Changing definition of German (was: Re: ISO 639-3 releases list of 2009 changes)

Randy Presuhn randy_presuhn at mindspring.com
Sat Jan 23 20:24:32 CET 2010


Hi -

> From: "Mark Davis ☕" <mark at macchiato.com>
> To: "Doug Ewell" <doug at ewellic.org>
> Cc: <ietf-languages at iana.org>
> Sent: Saturday, January 23, 2010 11:04 AM
> Subject: Re: Changing definition of German (was: Re: ISO 639-3 releases list of 2009 changes)
>
> It appears not to make much difference; they blithely did it with
> Lithuanian. The discussion with respect to German has gotten off track; my
> view is that they should have treated ALL ISO 639-2/1 codes as if the
> language name were prefixed by standard; Standard French, Standard Arabic,
> Standard Chinese.

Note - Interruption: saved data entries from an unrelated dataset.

$ cat src/rtl/pwm_meter.sv
// pwm_meter: measures the period and high time of a single-bit waveform
// in emu_clk cycles. Results go out through a valid/ready handshake.
// Optional feature macro: PWM_METER_SYNC_EN adds a 2-flop input synchronizer.
// Without it, sig_in is used directly and must be synchronous to emu_clk.
module pwm_meter #(
  parameter int CNT_WIDTH = 32,
  parameter int TIMEOUT   = 1048576
) (
  input  logic                 emu_clk,
  input  logic                 emu_rst,
  input  logic                 sig_in,
  output logic [CNT_WIDTH-1:0] meas_period,
  output logic [CNT_WIDTH-1:0] meas_high,
  output logic                 meas_valid,
  input  logic                 meas_ready,
  output logic                 overrun,
  output logic                 timeout,
  output logic                 stuck_level
);

  localparam logic [1:0] ST_IDLE = 2'd0;
  localparam logic [1:0] ST_HIGH = 2'd1;
  localparam logic [1:0] ST_LOW  = 2'd2;

  localparam logic [CNT_WIDTH-1:0] CNT_MAX = '1;
  localparam logic [CNT_WIDTH-1:0] CNT_ONE = {{(CNT_WIDTH-1){1'b0}}, 1'b1};

  // The timeout limit is an int, so compare in at least 32 bits to avoid
  // truncating it when the counters are narrow.
  localparam int                CMP_W       = (CNT_WIDTH > 32) ? CNT_WIDTH : 32;
  localparam logic [CMP_W-1:0]  TIMEOUT_LIM = CMP_W'(TIMEOUT);

  logic                 sig_s;
  logic                 sig_p;
  logic                 rise;
  logic                 fall;
  logic [1:0]           state;
  logic [CNT_WIDTH-1:0] cnt_high;
  logic [CNT_WIDTH-1:0] cnt_low;
  logic [CNT_WIDTH-1:0] cnt_high_inc;
  logic [CNT_WIDTH-1:0] cnt_low_inc;
  logic [CNT_WIDTH:0]   sum_full;
  logic [CNT_WIDTH-1:0] sum_sat;
  logic                 complete;
  logic                 timeout_hit;
  logic                 timeout_fire;

`ifdef PWM_METER_SYNC_EN
  logic sync_q1;
  logic sync_q2;

  // Two-flop synchronizer bringing an asynchronous sig_in into emu_clk.
  always_ff @(posedge emu_clk or posedge emu_rst) begin
    if (emu_rst) begin
      sync_q1 <= 1'b0;
      sync_q2 <= 1'b0;
    end else begin
      sync_q1 <= sig_in;
      sync_q2 <= sync_q1;
    end
  end

  assign sig_s = sync_q2;
`else
  assign sig_s = sig_in;
`endif

  // One-cycle delayed copy of the sampled input for edge detection.
  always_ff @(posedge emu_clk or posedge emu_rst) begin
    if (emu_rst) sig_p <= 1'b0;
    else         sig_p <= sig_s;
  end

  assign rise = ~sig_p &  sig_s;
  assign fall =  sig_p & ~sig_s;

  // Counters and their sum saturate instead of wrapping, so an overlong
  // period reads as the maximum value rather than a small bogus number.
  assign cnt_high_inc = (cnt_high == CNT_MAX) ? CNT_MAX : cnt_high + CNT_ONE;
  assign cnt_low_inc  = (cnt_low  == CNT_MAX) ? CNT_MAX : cnt_low  + CNT_ONE;
  assign sum_full     = {1'b0, cnt_high} + {1'b0, cnt_low};
  assign sum_sat      = sum_full[CNT_WIDTH] ? CNT_MAX : sum_full[CNT_WIDTH-1:0];

  // A period closing on the same cycle the limit is reached counts as a
  // completed period, so completion takes priority over the timeout.
  assign complete     = (state == ST_LOW) && rise;
  assign timeout_hit  = (TIMEOUT != 0) && (state != ST_IDLE) &&
                        (CMP_W'(sum_sat) >= TIMEOUT_LIM);
  assign timeout_fire = timeout_hit && !complete;

  // Measurement FSM: IDLE waits for a first rise, HIGH/LOW count the phases.
  always_ff @(posedge emu_clk or posedge emu_rst) begin
    if (emu_rst) begin
      state    <= ST_IDLE;
      cnt_high <= '0;
      cnt_low  <= '0;
    end else begin
      case (state)
        ST_IDLE: begin
          if (rise) begin
            state    <= ST_HIGH;
            cnt_high <= CNT_ONE;
            cnt_low  <= '0;
          end
        end
        ST_HIGH: begin
          if (timeout_fire) begin
            state    <= ST_IDLE;
            cnt_high <= '0;
            cnt_low  <= '0;
          end else if (fall) begin
            state   <= ST_LOW;
            cnt_low <= CNT_ONE;
          end else begin
            cnt_high <= cnt_high_inc;
          end
        end
        ST_LOW: begin
          if (rise) begin
            state    <= ST_HIGH;
            cnt_high <= CNT_ONE;
            cnt_low  <= '0;
          end else if (timeout_fire) begin
            state    <= ST_IDLE;
            cnt_high <= '0;
            cnt_low  <= '0;
          end else begin
            cnt_low <= cnt_low_inc;
          end
        end
        default: begin
          state    <= ST_IDLE;
          cnt_high <= '0;
          cnt_low  <= '0;
        end
      endcase
    end
  end

  // Result register, handshake, and the one-cycle overrun/timeout pulses.
  always_ff @(posedge emu_clk or posedge emu_rst) begin
    if (emu_rst) begin
      meas_period <= '0;
      meas_high   <= '0;
      meas_valid  <= 1'b0;
      overrun     <= 1'b0;
      timeout     <= 1'b0;
      stuck_level <= 1'b0;
    end else begin
      overrun <= 1'b0;
      timeout <= 1'b0;
      if (timeout_fire) begin
        timeout     <= 1'b1;
        stuck_level <= sig_s;
      end
      if (complete) begin
        if (!meas_valid || meas_ready) begin
          meas_period <= sum_sat;
          meas_high   <= cnt_high;
          meas_valid  <= 1'b1;
        end else begin
          overrun <= 1'b1;
        end
      end else if (meas_valid && meas_ready) begin
        meas_valid <= 1'b0;
      end
    end
  end

endmodule

$ cat config.mk
export PLATFORM = sky130hd
export DESIGN_NAME = pwm_meter
export DESIGN_NICKNAME = d
export VERILOG_FILES = /design/src/rtl/pwm_meter.sv
export SDC_FILE = /design/constraint.sdc
export NUM_CORES = 1
export LEC_CHECK = 0
export CAP_MARGIN = 15
export CORE_ASPECT_RATIO = 1.5
export CORE_MARGIN = 10
export CORE_UTILIZATION = 30
export DETAILED_ROUTE_END_ITERATION = 10
export PLACE_DENSITY = 0.47
export SKIP_CTS_REPAIR_TIMING = 1
export SYNTH_ARGS = -nofsm -noshare
export SYNTH_HDL_FRONTEND = slang
export SYNTH_SLANG_ARGS = --single-unit
$ cat constraint.sdc
create_clock -name emu_clk -period 4.8 [get_ports emu_clk]
set_clock_uncertainty 0.05 [all_clocks]
set_input_delay 0.96 -clock emu_clk [delete_from_list [all_inputs] [get_ports emu_clk]]
set_output_delay 0.96 -clock emu_clk [all_outputs]
set_load 0.03 [all_outputs]
Word-level counts from Yosys, hierarchy flattened
Cells that the tools add are included.
- register bits after elaboration: 135
- output and inout bits: 68
- word-level logic and storage cells: 69
- $add $sub $neg: 3
- order comparisons: 1
- eq/ne operators: 9
- mux-type cells: 27
- bitwise logic cells: 4
- reduce and logical (&&, ||, !) cells: 15
- operators by type and width (cell ; number):
    $mux W32 ; 13
    $pmux W32 S3 ; 2
    $add A32 B1 Y32 const B ; 2
    $eq A32 B32 Y1 const B ; 2
    $add A32 B32 Y33 ; 1
    $ge A32 B21 Y1 const B ; 1
    $mux W2 ; 5
    $ne A3 B3 Y1 const B ; 3
    $mux W1 ; 6
    $pmux W2 S3 ; 1
    $reduce_and A2 Y1 ; 3
    $reduce_and A3 Y1 ; 2
    $logic_and A1 B1 Y1 ; 4
    $reduce_bool A2 Y1 ; 2
    $and A1 B1 Y1 ; 2
    $eq A2 B1 Y1 const B ; 1
    $eq A2 B2 Y1 const B ; 1
    $logic_not A1 Y1 ; 2
    $logic_not A2 Y1 ; 1
    $ne A2 B1 Y1 const B ; 1
    $ne A2 B2 Y1 const B ; 1
    $not A1 Y1 ; 2
    $logic_or A1 B1 Y1 ; 1

Longest topological paths before layout
Gate-level depths: netlist of the first run.
- depth after elaboration: 8
- gate-level depth with buffers: 15
- mapped depth without buffers: 12

Worst setup path before layout of the first run
Ideal clock, no wire load.
- path type: register to register
- start point: register cnt_high[0]
- end point: register cnt_high[22]
- library setup time: 0.127 ns
- arrival: 3.633 ns
- data required time: 4.623 ns
- slack: 0.990 ns
- cell stages (with the launch flop): 14
- path buffers: 1
- clock period less this slack: 3.810 ns
- path through: dfrtp_1 ha_1 fa_1 a211oi_1 o21ai_0 a22oi_1 a21oi_1 o311a_1 a31oi_1 nand4_2 o41ai_4 buf_2 nor2_1 o2bb2a_1
- longest elaborated chain between the ends: 7
- elaborated cells on any way between the ends: 14
- RTL lines (item ; RTL line ; RTL):
    start: declaration ; 38 ; logic [CNT_WIDTH-1:0] cnt_high;
    start signal: assignment ; 115 ; cnt_high <= cnt_high_inc;
    $add A32 B32 Y33 ; 81 ; assign sum_full = {1'b0, cnt_high} + {1'b0, cnt_low};
    $mux W32 ; 82 ; assign sum_sat = sum_full[CNT_WIDTH] ? CNT_MAX : sum_full[CNT_WIDTH-1:0];
    $ge A32 B21 Y1 ; 88 ; (CMP_W'(sum_sat) >= TIMEOUT_LIM);
    $logic_and A1 B1 Y1 ; 87 ; assign timeout_hit = (TIMEOUT != 0) && (state != ST_IDLE) &&
    $logic_and A1 B1 Y1 ; 89 ; assign timeout_fire = timeout_hit && !complete;
    $ne A3 B3 Y1 (no line) / $mux W32 (equally long branches) ; -- ;
    $reduce_and A3 Y1 (no line) / $pmux W32 S3 (equally long branches) ; -- ;
Parallel ways exist; a longest one is shown, timed or not. The select of a mux whose other input is x is not followed.
A chain may end at the register's enable or synchronous reset.

Worst setup path in the final report of the first run
- start point: register cnt_high[0]
- end point: register cnt_high[8]
The elaborated chain is that of the path after synthesis.

==> results.py, run 1 <==
metrics = {
    "finish": {
        "synthToLayoutAreaGrowth_pct": 22.27,
        "drive_gt1_frac": 0.07739,
        "layout.cells.most_common_list": "167 x sky130_fd_sc_hd__nand2_1, 135 x sky130_fd_sc_hd__dfrtp_1, 99 x sky130_fd_sc_hd__a21oi_1",
        "multi_input_comb_area_um2": 4896,
        "finalInstanceArea_um2": 10640,
        "nNetsFinal": 1194,
        "layout_commonest_cell": "sky130_fd_sc_hd__nand2_1",
        "final_core_util": 0.3706,
        "final-seq-area_um2": 3378,
        "antenna_cells_inserted": 0,
        "fillers": 3031,
    },
    "floorplanning": {
        "core_region_area_um2": 28720,
        "pin_count": 72,
        "die_area_um2": 36370,
        "row_count": 76,
        "fp.dieW_um": 159.1,
        "die-height_um": 228.6,
        "initial_core_util": 0.3031,
    },
    "sta": {
        "rsz0062_at_grt": "no",
        "setup_ws_ps": 460.6,
        "layout_worst_path_cycle_share": 0.9041,
        "relSlewSlack": 0.3371,
        "timing.fmax_mhz": 230.4,
        "actual_transition_at_the_worst_max_transition_pin_ps": 990.8,
        "number_of_endpoints_failing_setup_at_the_final_stage": 0,
        "hold_viol": 0,
        "timing.setup.tns_ps": 0,
        "timing.final.crit_period_ps": 4339,
        "maxSlewViolCount": 0,
    },
    "global_routing": {
        "grt_max_degree": 86,
        "first_global_vias": 8036,
        "first_pass_grt_wire_length_um": 46530,
        "groute.usage.overall": 0.1606,
        "antenna_found_initial": 0,
        "grt_remaining_overflow": 0,
    },
    "placement": {
        "place_ws_ps": 433.7,
        "post-dp-hpwl_um": 21910,
        "dpl_cell_area_um2": 9998,
        "globalplace.congestion": 0.9130,
        "io_buffers": 71,
    },
    "yosys": {
        "synth_top_family_by_area": "compound AO/OA/AOI/OAI gates",
        "syn-instance-count": 1085,
        "syn-num-nets": 1128,
        "syn_avg_cell_area_um2": 8.023,
        "post_synth_num_cell_types": 65,
        "synth_warnings": 0,
        "yosys.area_share.xor_xnor": 0.01711,
        "synth_edf_count": 0,
        "synthAdderAreaFrac": 0.05692,
        "synthSimpleGateAreaFrac": 0.2242,
        "ys_seq_area_frac": 0.3881,
        "ys_async_sr_fraction": 1.000,
        "synth_ff_type": "sky130_fd_sc_hd__dfrtp_1",
        "post_synth_mux_area_share": 0.006181,
        "syn-cell-area_um2": 8705,
        "synth_compound_gate_area_share": 0.2553,
        "synth-seq-cells": 135,
    },
    "power": {
        "power_per_cell_area_nw_per_um2": 433.9,
        "leakage_nw": 4.626,
        "vdd_ir_drop_max_uv": 211.6,
    },
    "job": {
        "maxCapViolations": 0,
    },
    "clocking": {
        "cts_tree": "built",
        "ctsLongestPathBuffers": 2,
        "clk_pin_slew_ps": 60,
        "cts-root-buf": "sky130_fd_sc_hd__clkbuf_16",
        "cts_htree_levels": 4,
        "num_clock_sinks": 135,
        "number_of_buffers_created_by_cts": 17,
        "insertion_delay_to_the_later_sink_of_the_worst_skew_pair_ps": 450,
    },
    "hold_path": {
        "timing.hold.worst.class": "reg -> reg",
    },
    "run_status": {
        "run_status": "finished clean",
    },
    "setup_path": {
        "worst-endpoint-arrival_ps": 4620,
        "critical_path.startpoint_type": "flop",
        "timing.critical_path.required_ps": 5080,
        "endpoint_kind": "flop",
        "critical_path_start_end_classification": "reg -> reg",
        "timing.critical_path.fanout_max": 50,
    },
    "detailed_routing": {
        "ant_nets": 0,
        "drt_wl_total_um": 29450,
        "drt_iter0_drc": 677,
        "drc_errors": 0,
        "detail_route.first_pass.iterations": 8,
        "vias": 8257,
        "wire_per_inst_um": 18.96,
        "detail_route.vias_per_cell": 5.317,
    },
}
[logic make-up (layout without fill, tap and decap cells)]
kind of cell / count (synthesis) / after routing
mux: 5 / 5
flops: 135 / 135
simple gates: 422 / 422
buf+inv: 114 / 192
fa+ha+maj: 39 / 39
compound gates: 353 / 353
xor+xnor: 17 / 17
[final cells by class]
class / instances / area share
Clock inverter: 12 / 0.01893
Inverter: 58 / 0.02093
Tap cell: 390 / 0.04585
Timing Repair Buffer: 103 / 0.09523
Sequential cell: 135 / 0.3174
Multi-Input combinational cell: 836 / 0.4600
Clock buffer: 19 / 0.04162
[synth_stat cells, drive strengths merged (4+ instances only)]
library cell / count / area [um2]
a31oi: 24 / 150.1
o31ai: 9 / 72.57
nor2: 93 / 349.1
clkbuf: 39 / 146.4
a21oi: 99 / 495.5
a22oi: 25 / 187.7
buf: 17 / 90.08
nand4: 20 / 131.4
o21bai: 9 / 67.56
and4: 4 / 35.03
a2bb2oi: 8 / 70.07
nor3: 15 / 75.07
xnor2: 6 / 52.55
a211oi: 9 / 77.57
inv: 58 / 217.7
nor4: 5 / 31.28
o21ai: 107 / 535.5
and2: 9 / 56.30
or3: 14 / 87.58
or4: 5 / 41.29
a21o: 10 / 75.07
nor2b: 4 / 25.02
ha: 38 / 475.5
nand2: 168 / 630.6
xor2: 11 / 96.34
a21boi: 7 / 52.55
o22a: 9 / 78.83
and3: 18 / 112.6
dfrtp: 135 / 3378
nand2b: 10 / 62.56
o2bb2a: 7 / 70.07
nand3: 43 / 215.2
o211ai: 4 / 30.03
or2: 8 / 50.05
[registers in the layout (all words and copies together) (netlist names)]
name and flops:
state 2, meas_period 32, meas_valid 1, cnt_low 32, sig_p 1, cnt_high 32, stuck_level 1, timeout 1
meas_high 32, overrun 1
[path summary, 6_finish.rpt]
kind / startpoint / endpoint / slack [ps] / cells after the start
min reg2reg: meas_period[9]$_DFFE_PP0P_ / meas_period[9]$_DFFE_PP0P_ / 410 / 2
max in group asynchronous: emu_rst / cnt_low[30]$_DFFE_PP0P_ / 2900 / 3
max reg2reg: cnt_high[0]$_DFFE_PP0P_ / cnt_high[8]$_DFFE_PP0P_ / 460 / 13
max: cnt_high[0]$_DFFE_PP0P_ / cnt_high[8]$_DFFE_PP0P_ / 460 / 13
min in group asynchronous: emu_rst / meas_high[14]$_DFFE_PP0P_ / 1000 / 2
min: meas_period[9]$_DFFE_PP0P_ / meas_period[9]$_DFFE_PP0P_ / 410 / 2
[routing by layer]
| metal | global-route usage | up-vias | routed length, um | share of wire |
|---|---|---|---|---|
| met1 | 0.1871 | 4007 | 12570 | 0.43 |
| met2 | 0.2708 | 180 | 14520 | 0.49 |
| li1 | - | 4026 | - | - |
| met4 | 0.08740 | 0 | 1308 | 0.044 |
| met3 | 0.03280 | 44 | 1054 | 0.036 |
| met5 | 0 | - | 0 | 0 |
[where the power goes]
part | internal [mW] | total [mW] | switching (mW)
Combinational | 0.686 | 1.70 | 1.01
Clock | 0.931 | 1.46 | 0.533
Sequential | 1.34 | 1.46 | 0.122
[through the flow]
stage	cells	hold WS, ps	total power [mW]
finish	1553	414.4	4.618
global route	1553	452.7	4.852
CTS	1553	422.9	4.681
detailed placement	1522	410.9	3.200
global placement	1522	403.9	3.195
floorplan	1085	432.6	2.546
[critical path, cell delays in order (launching register included)]
cell and delay [ps]:
sky130_fd_sc_hd__dfrtp_1 440, sky130_fd_sc_hd__ha_1 260, sky130_fd_sc_hd__fa_1 430, sky130_fd_sc_hd__a211oi_1 350, sky130_fd_sc_hd__o21ai_0 160, sky130_fd_sc_hd__a22oi_1 330
sky130_fd_sc_hd__a21oi_1 240, sky130_fd_sc_hd__o311a_1 360, sky130_fd_sc_hd__a31oi_1 200, sky130_fd_sc_hd__nand4_2 320, sky130_fd_sc_hd__o41ai_4 430, sky130_fd_sc_hd__buf_12 270
sky130_fd_sc_hd__nor2_1 80, sky130_fd_sc_hd__o2bb2a_1 290
Power figures use the tool's default switching activity.
==> run 2: changes to the inputs <==
--- a/config.mk
+++ b/config.mk
@@ -11,6 +11,7 @@
 export CORE_UTILIZATION = 30
 export DETAILED_ROUTE_END_ITERATION = 10
 export PLACE_DENSITY = 0.47
+export RECOVER_POWER = 25
 export SKIP_CTS_REPAIR_TIMING = 1
 export SYNTH_ARGS = -nofsm -noshare
 export SYNTH_HDL_FRONTEND = slang
==> results.py, run 2 (synthesized netlist as in run 1, its figures left out) <==
metrics = {
    "floorplanning": {
        "core_region_area_um2": 28720,
        "pin_count": 72,
        "initial_core_util": 0.3031,
        "row_count": 76,
        "die-height_um": 228.6,
        "fp.dieW_um": 159.1,
        "die_area_um2": 36370,
    },
    "sta": {
        "number_of_endpoints_failing_setup_at_the_final_stage": 0,
        "hold_viol": 0,
        "timing.fmax_mhz": 230.4,
        "setup_ws_ps": 460.6,
        "timing.final.crit_period_ps": 4339,
        "layout_worst_path_cycle_share": 0.9041,
        "maxSlewViolCount": 85,
        "relSlewSlack": -0.2822,
        "timing.setup.tns_ps": 0,
        "rsz0062_at_grt": "no",
        "actual_transition_at_the_worst_max_transition_pin_ps": 1919,
    },
    "clocking": {
        "insertion_delay_to_the_later_sink_of_the_worst_skew_pair_ps": 450,
        "number_of_buffers_created_by_cts": 17,
        "cts_htree_levels": 4,
        "clk_pin_slew_ps": 60,
        "cts_tree": "built",
        "cts-root-buf": "sky130_fd_sc_hd__clkbuf_16",
        "num_clock_sinks": 135,
        "ctsLongestPathBuffers": 2,
    },
    "global_routing": {
        "groute.usage.overall": 0.1606,
        "first_pass_grt_wire_length_um": 46530,
        "grt_remaining_overflow": 0,
        "grt_max_degree": 86,
        "first_global_vias": 8036,
        "antenna_found_initial": 0,
    },
    "setup_path": {
        "max_stage_delay_ps": 440,
        "endpoint_kind": "flop",
        "worst-endpoint-arrival_ps": 4620,
        "slowest_stage": "sky130_fd_sc_hd__dfrtp_1",
        "critical_path.startpoint_type": "flop",
        "cells_traversed_along_the_worst_timing_path": "ha_1, fa_1, a211oi_1, o21ai_0, a22oi_1, a21oi_1, o311a_1, a31oi_1, nand4_2, o41ai_4, buf_12, nor2_1, o2bb2a_1",
        "critical_path_start_end_classification": "reg -> reg",
        "worst_r2r_path_depth": 13,
        "ff2ff_setup_slack_ps": 460,
        "timing.critical_path.required_ps": 5080,
        "timing.critical_path.fanout_max": 50,
    },
    "detailed_routing": {
        "drc_errors": 0,
        "ant_nets": 0,
        "detail_route.first_pass.iterations": 8,
        "vias": 8257,
        "wire_per_inst_um": 18.96,
        "detail_route.vias_per_cell": 5.317,
        "drt_wl_total_um": 29450,
        "drt_iter0_drc": 677,
    },
    "placement": {
        "place_ws_ps": 433.7,
        "io_buffers": 71,
        "post-dp-hpwl_um": 21910,
        "dpl_cell_area_um2": 9998,
        "placed_cells": 1522,
        "globalplace.congestion": 0.9130,
    },
    "power": {
        "power_per_cell_area_nw_per_um2": 434.0,
        "vdd_ir_drop_max_uv": 211.6,
        "leakage_nw": 4.622,
    },
    "finish": {
        "synthToLayoutAreaGrowth_pct": 22.25,
        "drive_gt1_frac": 0.07739,
        "nNetsFinal": 1194,
        "finalInstanceArea_um2": 10640,
        "layout_commonest_cell": "sky130_fd_sc_hd__nand2_1",
        "stdcell_count": 1553,
        "antenna_cells_inserted": 0,
        "layout.cells.most_common_list": "167 x sky130_fd_sc_hd__nand2_1, 135 x sky130_fd_sc_hd__dfrtp_1, 99 x sky130_fd_sc_hd__a21oi_1",
    },
    "run_status": {
        "run_status": "finished, violations left",
        "violations": "capacitance limit, slew limit",
    },
    "hold_path": {
        "timing.hold.worst.class": "reg -> reg",
        "number_of_cells_on_the_worst_hold_path": 2,
    },
    "job": {
        "maxCapViolations": 1,
    },
}
-- run 2: cell types whose count changed in the layout (fill, tap and decap cells not counted), sizes merged --
cell | before | now
clkinvlp | 2 | 3
inv | 58 | 57
dlygate4sd3 | 0 | 2
clkdlybuf4s50 | 71 | 69
-- run 2: metal layers --
metal  track usage  routed length, um  vias up  part of all wire
li1              -                  -     4026                 -
met1        0.1871              12570     4007              0.43
met2        0.2708              14520      180              0.49
met3       0.03280               1054       44             0.036
met4       0.08740               1308        0             0.044
met5             0                  0        -                 0
-- run 2: final cells by class --
cell class,count,area (um2)
Sequential cell,135,3378
Multi-Input combinational cell,836,4896
Clock inverter,12,201.4
Timing Repair Buffer,103,1013
Inverter,58,221.5
Fill cell,3032,18080
Tap cell,390,488.0
Clock buffer,19,442.9
-- run 2: power by group --
| group | total [mW] | internal (mW) | switching, mW |
|---|---|---|---|
| Sequential | 1.46 | 1.34 | 0.122 |
| Combinational | 1.69 | 0.685 | 1.01 |
| Clock | 1.46 | 0.931 | 0.533 |
| Total | 4.62 | 2.95 | 1.66 |
-- run 2: critical path: cells and delay by family, from the launching register on --
family / cells / cell delay (ps)
AOI/OAI and AO/OA: 8 / 2360
adders and majority gates: 2 / 690
DFF: 1 / 440
and+or+nand+nor: 2 / 400
buffers and inverters: 1 / 270
-- run 2: metrics by stage --
stage	power, mW	utilization	hold slack, ps
finish	4.618	0.3706	414.4
global route	4.852	0.3706	452.7
CTS	4.681	0.3706	422.9
detailed placement	3.200	0.3482	410.9
global placement	3.195	0.3482	403.9
floorplan	2.546	-	432.6
-- run 2: worst paths after layout --
| path | startpoint | endpoint |
|---|---|---|
| max | cnt_high[0]$_DFFE_PP0P_ | cnt_high[8]$_DFFE_PP0P_ |
| min | meas_period[9]$_DFFE_PP0P_ | meas_period[9]$_DFFE_PP0P_ |
| max reg2reg | cnt_high[0]$_DFFE_PP0P_ | cnt_high[8]$_DFFE_PP0P_ |
| min reg2reg | meas_period[9]$_DFFE_PP0P_ | meas_period[9]$_DFFE_PP0P_ |
| max in group asynchronous | emu_rst | cnt_low[30]$_DFFE_PP0P_ |
| min in group asynchronous | emu_rst | meas_high[14]$_DFFE_PP0P_ |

Then we wouldn't always be faced with the potential
> instability of changing a perfectly normal language code into a macrocode.
...

While I don't like the "macro" status changing, I come to the opposite conclusion
regarding "standard".  I view "standard" German as a specific variety of German,
just as Standard French is a specific (officially codified!) version of a
larger thing called French.  As such, I'd prefer to use a variant subtag
to indicate the specific variety, when there is a need to make the distinction.

> But I agree that this discussion is pointless, and I'll say no more on it.

Yeah, we've all said all this before, in one form or another.